Claude Code is genuinely useful. It is also genuinely expensive if you are not paying attention. A few days of heavy usage on a Max plan can feel manageable, but the same workflow multiplied across a team — or left running in CI — can produce a bill that surprises everyone.
The good news is that most Claude Code cost problems are solvable at the workflow level, not the budget level. The token burn typically comes from a handful of well-understood patterns: bloated CLAUDE.md files, poor file selection, redundant context, and choosing the wrong model for the task. Fix those, and costs drop significantly without any loss in output quality.
This guide covers the practical techniques, in order of impact.
Understanding Where Tokens Actually Go
Before optimizing, it helps to know what you are actually paying for.
Claude Code bills on a per-token basis: input tokens (what you send, including conversation history, files read, tool outputs) and output tokens (what Claude writes back). Input tokens are generally cheaper than output tokens, but in real Claude Code sessions, input almost always dominates.

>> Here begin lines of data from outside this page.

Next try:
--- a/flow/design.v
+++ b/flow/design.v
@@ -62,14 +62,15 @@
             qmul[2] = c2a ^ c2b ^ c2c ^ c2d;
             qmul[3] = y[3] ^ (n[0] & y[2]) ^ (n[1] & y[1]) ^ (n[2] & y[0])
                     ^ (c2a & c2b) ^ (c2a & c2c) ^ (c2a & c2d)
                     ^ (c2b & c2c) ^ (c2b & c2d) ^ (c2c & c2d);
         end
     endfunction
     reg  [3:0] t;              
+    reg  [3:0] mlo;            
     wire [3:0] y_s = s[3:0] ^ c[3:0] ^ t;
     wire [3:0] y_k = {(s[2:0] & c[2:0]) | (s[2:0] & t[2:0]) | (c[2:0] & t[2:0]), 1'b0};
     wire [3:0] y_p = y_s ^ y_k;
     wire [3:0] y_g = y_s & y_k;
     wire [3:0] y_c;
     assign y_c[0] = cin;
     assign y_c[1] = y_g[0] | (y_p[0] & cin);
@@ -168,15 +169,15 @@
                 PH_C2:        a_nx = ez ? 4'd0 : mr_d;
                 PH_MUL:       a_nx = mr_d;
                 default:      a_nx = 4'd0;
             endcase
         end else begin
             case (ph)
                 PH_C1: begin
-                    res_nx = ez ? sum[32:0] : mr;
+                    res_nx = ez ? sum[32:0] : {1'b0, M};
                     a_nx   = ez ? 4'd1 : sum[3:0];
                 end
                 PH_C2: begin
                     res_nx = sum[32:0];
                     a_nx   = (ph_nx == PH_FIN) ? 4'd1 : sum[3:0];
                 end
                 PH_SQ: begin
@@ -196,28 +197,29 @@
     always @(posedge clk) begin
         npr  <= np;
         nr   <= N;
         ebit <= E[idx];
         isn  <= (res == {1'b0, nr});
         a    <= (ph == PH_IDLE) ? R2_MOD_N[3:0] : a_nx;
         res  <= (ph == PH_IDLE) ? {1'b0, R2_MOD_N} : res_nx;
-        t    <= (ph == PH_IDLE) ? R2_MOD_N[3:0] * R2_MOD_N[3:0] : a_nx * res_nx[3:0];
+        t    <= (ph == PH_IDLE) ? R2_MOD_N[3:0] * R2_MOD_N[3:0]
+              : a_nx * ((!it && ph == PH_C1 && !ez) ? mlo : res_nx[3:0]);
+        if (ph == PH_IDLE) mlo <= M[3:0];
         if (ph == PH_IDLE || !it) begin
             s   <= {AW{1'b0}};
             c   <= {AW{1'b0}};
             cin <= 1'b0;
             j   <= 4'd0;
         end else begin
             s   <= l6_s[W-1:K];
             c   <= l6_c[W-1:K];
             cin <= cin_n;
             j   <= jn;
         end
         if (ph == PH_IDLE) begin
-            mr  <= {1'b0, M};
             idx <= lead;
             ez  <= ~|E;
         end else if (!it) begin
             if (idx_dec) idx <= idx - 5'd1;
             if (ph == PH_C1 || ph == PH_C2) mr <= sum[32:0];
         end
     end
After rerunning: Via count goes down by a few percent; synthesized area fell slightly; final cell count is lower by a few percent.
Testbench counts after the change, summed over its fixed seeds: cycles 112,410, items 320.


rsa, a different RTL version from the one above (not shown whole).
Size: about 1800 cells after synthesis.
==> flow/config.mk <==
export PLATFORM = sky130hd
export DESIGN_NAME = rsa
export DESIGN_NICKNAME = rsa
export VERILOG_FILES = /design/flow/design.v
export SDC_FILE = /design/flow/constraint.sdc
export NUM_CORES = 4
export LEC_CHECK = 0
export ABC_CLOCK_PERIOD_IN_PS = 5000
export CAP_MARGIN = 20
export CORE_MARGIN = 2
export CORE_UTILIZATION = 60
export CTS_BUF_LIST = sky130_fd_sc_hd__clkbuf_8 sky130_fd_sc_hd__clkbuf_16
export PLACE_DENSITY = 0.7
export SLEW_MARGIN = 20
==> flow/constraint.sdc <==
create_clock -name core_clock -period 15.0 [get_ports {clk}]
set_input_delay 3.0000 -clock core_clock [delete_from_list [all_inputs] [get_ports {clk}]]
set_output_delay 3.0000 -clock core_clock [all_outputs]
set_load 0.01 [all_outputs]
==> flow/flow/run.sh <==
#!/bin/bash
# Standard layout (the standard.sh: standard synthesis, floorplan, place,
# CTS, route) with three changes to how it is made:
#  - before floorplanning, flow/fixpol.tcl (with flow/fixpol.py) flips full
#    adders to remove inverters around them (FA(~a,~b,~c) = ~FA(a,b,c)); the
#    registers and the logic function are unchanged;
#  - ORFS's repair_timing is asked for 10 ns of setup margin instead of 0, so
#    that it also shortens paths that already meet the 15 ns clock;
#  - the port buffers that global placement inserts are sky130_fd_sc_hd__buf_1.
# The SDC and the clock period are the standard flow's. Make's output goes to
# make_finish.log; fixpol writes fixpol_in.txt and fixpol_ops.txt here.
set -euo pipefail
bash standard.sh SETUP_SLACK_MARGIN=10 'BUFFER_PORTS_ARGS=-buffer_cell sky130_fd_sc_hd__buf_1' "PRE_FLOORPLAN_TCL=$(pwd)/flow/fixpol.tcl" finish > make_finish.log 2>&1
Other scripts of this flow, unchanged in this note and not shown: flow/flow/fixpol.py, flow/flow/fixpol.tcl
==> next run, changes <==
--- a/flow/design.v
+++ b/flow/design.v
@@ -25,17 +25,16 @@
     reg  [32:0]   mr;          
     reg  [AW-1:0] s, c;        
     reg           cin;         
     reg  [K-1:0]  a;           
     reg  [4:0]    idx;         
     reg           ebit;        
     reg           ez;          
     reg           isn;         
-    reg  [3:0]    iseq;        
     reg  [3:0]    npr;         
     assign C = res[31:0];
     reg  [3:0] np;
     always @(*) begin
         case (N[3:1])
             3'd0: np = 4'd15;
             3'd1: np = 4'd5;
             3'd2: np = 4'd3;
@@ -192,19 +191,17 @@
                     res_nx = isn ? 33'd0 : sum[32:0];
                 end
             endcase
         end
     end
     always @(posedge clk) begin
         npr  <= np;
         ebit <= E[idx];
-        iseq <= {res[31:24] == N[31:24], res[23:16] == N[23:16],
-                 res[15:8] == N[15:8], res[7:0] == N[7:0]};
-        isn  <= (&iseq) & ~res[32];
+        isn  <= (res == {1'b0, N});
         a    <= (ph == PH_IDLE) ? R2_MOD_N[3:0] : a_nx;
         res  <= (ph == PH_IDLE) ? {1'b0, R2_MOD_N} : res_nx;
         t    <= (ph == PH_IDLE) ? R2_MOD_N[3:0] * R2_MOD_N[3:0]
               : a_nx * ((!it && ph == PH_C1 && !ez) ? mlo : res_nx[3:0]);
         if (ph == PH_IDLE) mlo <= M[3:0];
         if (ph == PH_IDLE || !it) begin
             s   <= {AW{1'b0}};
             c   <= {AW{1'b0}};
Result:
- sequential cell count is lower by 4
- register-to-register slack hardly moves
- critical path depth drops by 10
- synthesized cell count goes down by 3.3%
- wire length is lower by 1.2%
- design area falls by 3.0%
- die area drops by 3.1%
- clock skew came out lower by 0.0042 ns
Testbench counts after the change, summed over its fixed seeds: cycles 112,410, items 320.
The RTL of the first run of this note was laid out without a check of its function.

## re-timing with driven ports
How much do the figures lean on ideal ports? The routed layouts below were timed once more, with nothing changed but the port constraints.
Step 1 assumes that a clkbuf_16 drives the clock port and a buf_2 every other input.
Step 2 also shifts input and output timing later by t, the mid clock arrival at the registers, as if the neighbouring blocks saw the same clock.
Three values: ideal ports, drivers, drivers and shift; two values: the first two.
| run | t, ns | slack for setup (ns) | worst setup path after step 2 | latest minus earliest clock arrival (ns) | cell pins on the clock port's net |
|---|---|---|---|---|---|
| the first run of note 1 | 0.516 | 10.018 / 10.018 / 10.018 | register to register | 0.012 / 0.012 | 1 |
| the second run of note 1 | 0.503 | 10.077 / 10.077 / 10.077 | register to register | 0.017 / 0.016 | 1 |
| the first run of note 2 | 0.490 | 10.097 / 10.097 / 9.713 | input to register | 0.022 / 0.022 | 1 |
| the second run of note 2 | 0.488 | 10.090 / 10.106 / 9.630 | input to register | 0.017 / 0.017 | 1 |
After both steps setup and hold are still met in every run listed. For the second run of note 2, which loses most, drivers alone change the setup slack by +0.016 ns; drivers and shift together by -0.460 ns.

Here is how a typical session breaks down:
CLAUDE.md loads on every compaction. If your CLAUDE.md is 3,000 tokens, that’s 3,000 tokens consumed at session start — and again after each /compact. In a long session with three compactions, that’s 12,000 tokens before a single line of code is written.

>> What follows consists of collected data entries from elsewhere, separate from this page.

From an optimization exercise on the open Yosys and OpenROAD flow, aimed at small area, a short achievable clock period and few clock cycles; shortcuts taken in it are not production practice.
The RTL was checked by simulation tests, not by an equivalence proof against the original design.

==> flow/design.v, too long to show whole: its modules and the start of the top module <==
// module US_CSC: 1569 lines
module US_CSC (
   input  logic            Clock,
   input  logic            Resetn,
   output logic            SRAM_we_n,
   output logic   [17:0]   SRAM_address,
   input  logic   [15:0]   SRAM_read_data,
   output logic   [15:0]   SRAM_write_data,
   input  logic            US_CSC_enable,
   output logic            US_CSC_complete
);
  // ...
==> flow/flow/run.sh <==
#!/bin/bash
# The standard ORFS layout (standard.sh: standard synthesis, the design's clock
# period and constraints), with these changes to how the layout is made:
#  - every input and output port still gets a buffer, but a plain buf_2 instead of
#    the clkdlybuf4s50_1 delay cell that buffer_ports picks by default;
#  - repair_timing keeps 9 ns of setup slack as margin, so it also shortens paths
#    that already meet the 13.5 ns clock (upsizing, buffering, pin swaps);
#  - 60% core utilization;
#  - clock tree from clkbuf_16 cells with sink clusters of at most 24 sinks / 60 um.
# make's output goes to standard_run.log; ORFS keeps each step's log under orfs/logs/.
bash standard.sh SETUP_SLACK_MARGIN=9 CORE_UTILIZATION=60 \
  "BUFFER_PORTS_ARGS=-buffer_cell sky130_fd_sc_hd__buf_2" \
  CTS_BUF_LIST=sky130_fd_sc_hd__clkbuf_16 CTS_CLUSTER_SIZE=24 CTS_CLUSTER_DIAMETER=60 \
  finish > standard_run.log 2>&1
==> flow/standard.sh <==
#!/bin/bash
# synth_recipe.tcl (not shown) runs the flow's synth.tcl, then flattens the netlist and writes it again
# the make line also repeats each setting of config.mk as NAME=value (left out here)
make -C /OpenROAD-flow-scripts/flow DESIGN_CONFIG=/design/flow/config.mk WORK_HOME=/design/flow/orfs CLKGATE_MAP_FILE= SYNTH_SCRIPT=/design/flow/synth_recipe.tcl "${@:-finish}"
==> flow/config.mk <==
export PLATFORM = sky130hd
export DESIGN_NAME = US_CSC
export DESIGN_NICKNAME = US_CSC
export VERILOG_FILES = /design/flow/design.v
export SDC_FILE = /design/flow/constraint.sdc
export NUM_CORES = 4
export LEC_CHECK = 0
export CAP_MARGIN = 20
export CORE_MARGIN = 2
export CORE_UTILIZATION = 40
export SLEW_MARGIN = 20
==> flow/constraint.sdc <==
create_clock -name core_clock -period 13.5 [get_ports {Clock}]
set_input_delay 2.7000 -clock core_clock [delete_from_list [all_inputs] [get_ports {Clock}]]
set_output_delay 2.7000 -clock core_clock [all_outputs]
set_load 0.01 [all_outputs]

Tool outputs accumulate fast. Every bash execution, file read, and glob search returns output that goes into context. A grep -r across a large codebase can return thousands of lines. A failing test suite dumps its full output. These numbers add up.
File reads are full copies. When Claude Code reads a file, the entire file goes into the context window. If you have Claude read five large files at the start of a session to “understand the codebase,” you might have consumed 20,000–50,000 input tokens before doing anything.

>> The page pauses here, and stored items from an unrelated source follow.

This design comes from an exercise in tuning for small area, a short achievable clock period and few clock cycles on the open sky130 flow, not from production work. Only simulation tests tie the RTL to the original design; equivalence was not proved. No activity file was given, so power comes from the tool's default toggle rates.

==> flow/design.v, too long to show whole: its modules and the start of the top module <==
// module booth: 2602 lines
// module booth_mul: 19 lines
module booth_mul (
    input             CLK ,
    input             RSTn ,
    input      [23:0] m1 ,
    input      [23:0] m2 ,
    input             BREQ ,
    output     [47:0] res ,
    output            BACK
);
  // ...
==> flow/flow/run.sh <==
#!/bin/bash
# The standard layout (standard.sh: ORFS with the standard flow's settings) with two changes:
#  - the ports get plain buffers (buf_2, which the resizer may size up) instead of
#    the delay cells buffer_ports picks on its own;
#  - after the standard synthesis, fa_polarity.py removes inverters between full
#    adders (it flips full adders' polarity, same function and registers), and the
#    netlist is read in again before the floorplan.
set -euo pipefail
A='BUFFER_PORTS_ARGS=-buffer_cell sky130_fd_sc_hd__buf_2'
bash standard.sh "$A" synth > make_synth.log 2>&1
net=orfs/results/$FLOW_PLATFORM/booth_mul/base/1_2_yosys.v
python3 flow/fa_polarity.py "$net" > fa_polarity.log 2>&1
bash standard.sh "$A" do-1_synth > make_synth_odb.log 2>&1
bash standard.sh "$A" finish > make_finish.log 2>&1
==> flow/flow/fa_polarity.py <==
#!/usr/bin/env python3
"""Remove inverters between full adders in a Yosys netlist of sky130hd cells.

FA(~a, ~b, ~c) = (~SUM, ~COUT): a full adder may take all of its inputs inverted if its
outputs are read inverted.  An XOR2/XNOR2 takes its inputs in either polarity and gives
its output in either polarity by becoming the other of the two (same size).  This picks
by local search which full adders to flip and which polarities the XOR2/XNOR2 cells give,
so that the fewest inverters are needed, and rewrites the netlist in place with the same
function and the same registers.  Usage: fa_polarity.py NETLIST
"""
import re
import sys
import random
import collections

path = sys.argv[1]
text = open(path).read()
head_end = text.index('\n  sky130_fd_sc_hd__')
head = text[:head_end + 1]
body = text[head_end + 1:]
tail_idx = body.rindex('endmodule')
tail = body[tail_idx:]
cell_re = re.compile(r'  (\S+) (\S+)\s+\((.*?)\n  \);\n', re.S)
cells = []
for mm in cell_re.finditer(body[:tail_idx]):
    typ, name, pins = mm.group(1), mm.group(2), mm.group(3)
    pl = [[pm.group(1), pm.group(2)] for pm in re.finditer(r'\.(\w+)\((.*?)\)(?=,?\n|,?\s*$)', pins)]
    cells.append({'type': typ, 'name': name, 'pins': pl})
assert len(cells) == len(re.findall(r'^  sky130_fd_sc_hd__\w+ ', body, re.M)), 'netlist parse'
assert len(cells) == body[:tail_idx].count(');\n'), 'netlist parse'
OUTP = {'X', 'Y', 'Q', 'Q_N', 'SUM', 'COUT', 'HI', 'LO'}
ports = set()
for dm in re.finditer(r'^\s*(input|output|inout)\s*(\[\d+:\d+\])?\s*(\S+);', head, re.M):
    rng, nm = dm.group(2), dm.group(3)
    if rng:
        hi, lo = map(int, rng[1:-1].split(':'))
        for i in range(min(hi, lo), max(hi, lo) + 1):
            ports.add('%s[%d]' % (nm, i))
    else:
        ports.add(nm)


def is_fa(c): return re.match(r'sky130_fd_sc_hd__fa_\d+$', c['type']) is not None
def is_x(c): return re.match(r'sky130_fd_sc_hd__x(n)?or2_\d+$', c['type']) is not None
def is_inv(c): return re.match(r'sky130_fd_sc_hd__(clk)?inv_\d+$', c['type']) is not None


FA = [is_fa(c) for c in cells]
XO = [is_x(c) for c in cells]
driver = {}
loads = collections.defaultdict(list)
for ci, c in enumerate(cells):
    for pi, (p, n) in enumerate(c['pins']):
        if p in OUTP:
            driver[n] = (ci, pi)
        else:
            loads[n].append((ci, pi))

groups = []
for n in sorted(set(list(driver.keys()) + list(loads.keys()))):
    if n in driver and is_inv(cells[driver[n][0]]):
        continue
    g = {'root': n, 'loads': [], 'invs': [], 'port': n in ports}
    stack = [(n, 0)]
    while stack:
        net, par = stack.pop()
        for (ci, pi) in loads[net]:
            c = cells[ci]
            if is_inv(c):
                y = dict(c['pins'])['Y']
                g['invs'].append((ci, net, y, par))
                if y in ports:
                    g['port'] = True
                stack.append((y, par ^ 1))
            else:
                g['loads'].append((ci, pi, par))
    d = driver.get(n)
    g['drv'] = d[0] if d is not None and not g['port'] and (FA[d[0]] or XO[d[0]]) else None
    groups.append(g)

flip = [0] * len(cells)     # FA: inputs and outputs inverted; XOR: output inverted


def need(g):
    p = flip[g['drv']] if g['drv'] is not None else 0
    for (ci, pi, par) in g['loads']:
        if XO[ci]:
            continue
        q = par ^ (flip[ci] if FA[ci] else 0)
        if q != p:
            return 1
    return 0


gof = collections.defaultdict(set)
for gi, g in enumerate(groups):
    if g['drv'] is not None:
        gof[g['drv']].add(gi)
    for (ci, pi, par) in g['loads']:
        if FA[ci]:
            gof[ci].add(gi)
vars_ = sorted(gof.keys())
gof = {k: sorted(v) for k, v in gof.items()}


def descend(rng):
    cur = [need(g) for g in groups]
    order = list(vars_)
    for _ in range(100):
        rng.shuffle(order)
        better = False
        for v in order:
            gs = gof[v]
            old = sum(cur[gi] for gi in gs)
            flip[v] ^= 1
            new = [need(groups[gi]) for gi in gs]
            if sum(new) < old or (sum(new) == old and rng.random() < 0.3):
                if sum(new) < old:
                    better = True
                for gi, x in zip(gs, new):
                    cur[gi] = x
            else:
                flip[v] ^= 1
        if not better:
            break
    return sum(cur)


before = sum(need(g) for g in groups)
rng = random.Random(1)
best = None
for trial in range(12):
    for v in vars_:
        flip[v] = 0 if trial == 0 else rng.randint(0, 1)
    cost = descend(rng)
    if best is None or cost < best[0]:
        best = (cost, list(flip))
flip = best[1]
after = best[0]

newnets = []
newcells = []
kill = set()
inpol = collections.defaultdict(dict)     # XOR cell -> pin index -> polarity of what it now reads
cnt = [0]
for gi, g in enumerate(groups):
    p = flip[g['drv']] if g['drv'] is not None else 0
    root = g['root']
    if g['port']:
        # nets that are ports stay as they are; only full adder loads may move
        true_net = {0: root}
        for (ci, net, y, par) in g['invs']:
            true_net.setdefault(par ^ 1, y)
        for (ci, pi, par) in g['loads']:
            if FA[ci] and flip[ci]:
                q = par ^ 1
                if q not in true_net:
                    cnt[0] += 1
                    other = '_polnet%d_' % cnt[0]
                    newnets.append(other)
                    newcells.append('  sky130_fd_sc_hd__inv_1 _polinv%d_ (\n    .A(%s),\n    .Y(%s)\n  );\n' % (cnt[0], root, other))
                    true_net[1] = other
                cells[ci]['pins'][pi][1] = true_net[q]
        continue
    if not g['invs'] and not need(g):
        for (ci, pi, par) in g['loads']:
            if XO[ci]:
                inpol[ci][pi] = par ^ p
        continue
    for (ci, net, y, par) in g['invs']:
        kill.add(ci)
    net_of = {p: root}
    if need(g):
        reuse = [(ci, y) for (ci, net, y, par) in g['invs'] if net == root]
        if reuse:
            ci, y = reuse[0]
            kill.discard(ci)
            other = y
        else:
            cnt[0] += 1
            other = '_polnet%d_' % cnt[0]
            newnets.append(other)
            newcells.append('  sky130_fd_sc_hd__inv_1 _polinv%d_ (\n    .A(%s),\n    .Y(%s)\n  );\n' % (cnt[0], root, other))
        net_of[p ^ 1] = other
    for (ci, pi, par) in g['loads']:
        if XO[ci]:
            cells[ci]['pins'][pi][1] = root
            inpol[ci][pi] = par ^ p
            continue
        q = par ^ (flip[ci] if FA[ci] else 0)
        cells[ci]['pins'][pi][1] = net_of[q]
for ci, c in enumerate(cells):
    if not XO[ci]:
        continue
    k = 1 if 'xnor2' in c['type'] else 0
    k2 = k ^ flip[ci] ^ sum(inpol[ci].values()) % 2
    if k2 != k:
        if k2:
            c['type'] = c['type'].replace('xor2', 'xnor2')
            c['pins'] = [[('Y' if p == 'X' else p), n] for p, n in c['pins']]
        else:
            c['type'] = c['type'].replace('xnor2', 'xor2')
            c['pins'] = [[('X' if p == 'Y' else p), n] for p, n in c['pins']]

out = [head]
for nn in newnets:
    out.append('  wire %s;\n' % nn)
for ci, c in enumerate(cells):
    if ci in kill:
        continue
    pins = ',\n'.join('    .%s(%s)' % (p, n) for p, n in c['pins'])
    out.append('  %s %s (\n%s\n  );\n' % (c['type'], c['name'], pins))
out.extend(newcells)
out.append(tail)
open(path, 'w').write(''.join(out))
ninv = sum(1 for ci, c in enumerate(cells) if is_inv(c) and ci not in kill) + len(newcells)
print('inverters: %d before, %d after; groups needing one: %d before, %d after; %d full adders flipped' % (
    sum(1 for c in cells if is_inv(c)), ninv, before, after, sum(flip[v] for v in vars_ if FA[v])))
==> flow/standard.sh <==
#!/bin/bash
# synth_recipe.tcl (not shown) runs the flow's synth.tcl, then flattens the netlist and writes it again
# the make line also repeats each setting of config.mk as NAME=value (left out here)
make -C /OpenROAD-flow-scripts/flow DESIGN_CONFIG=/design/flow/config.mk WORK_HOME=/design/flow/orfs CLKGATE_MAP_FILE= SYNTH_SCRIPT=/design/flow/synth_recipe.tcl "${@:-finish}"
==> flow/config.mk <==
export PLATFORM = sky130hd
export DESIGN_NAME = booth_mul
export DESIGN_NICKNAME = booth_mul
export VERILOG_FILES = /design/flow/design.v
export SDC_FILE = /design/flow/constraint.sdc
export NUM_CORES = 4
export LEC_CHECK = 0
export ABC_AREA = 1
export CAP_MARGIN = 20
export CORE_MARGIN = 2
export CORE_UTILIZATION = 70
export SETUP_SLACK_MARGIN = 1.75
export SLEW_MARGIN = 20
==> flow/constraint.sdc <==
create_clock -name core_clock -period 6.0 [get_ports {CLK}]
set_input_delay 1.2000 -clock core_clock [delete_from_list [all_inputs] [get_ports {CLK}]]
set_output_delay 1.2000 -clock core_clock [all_outputs]
set_load 0.01 [all_outputs]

Conversation history compounds. Your messages, Claude’s responses, the back-and-forth — this grows linearly throughout the session. A verbose 60-message session can consume tens of thousands of tokens in history alone.
Understanding this breakdown tells you where to intervene. The highest-leverage changes are: shrinking what loads automatically, being surgical about what gets read, and choosing the right model for each type of task.
Model Selection: The Single Biggest Cost Lever
Not all Claude Code tasks require Opus. Using the wrong model for the task is the single biggest driver of unnecessary cost.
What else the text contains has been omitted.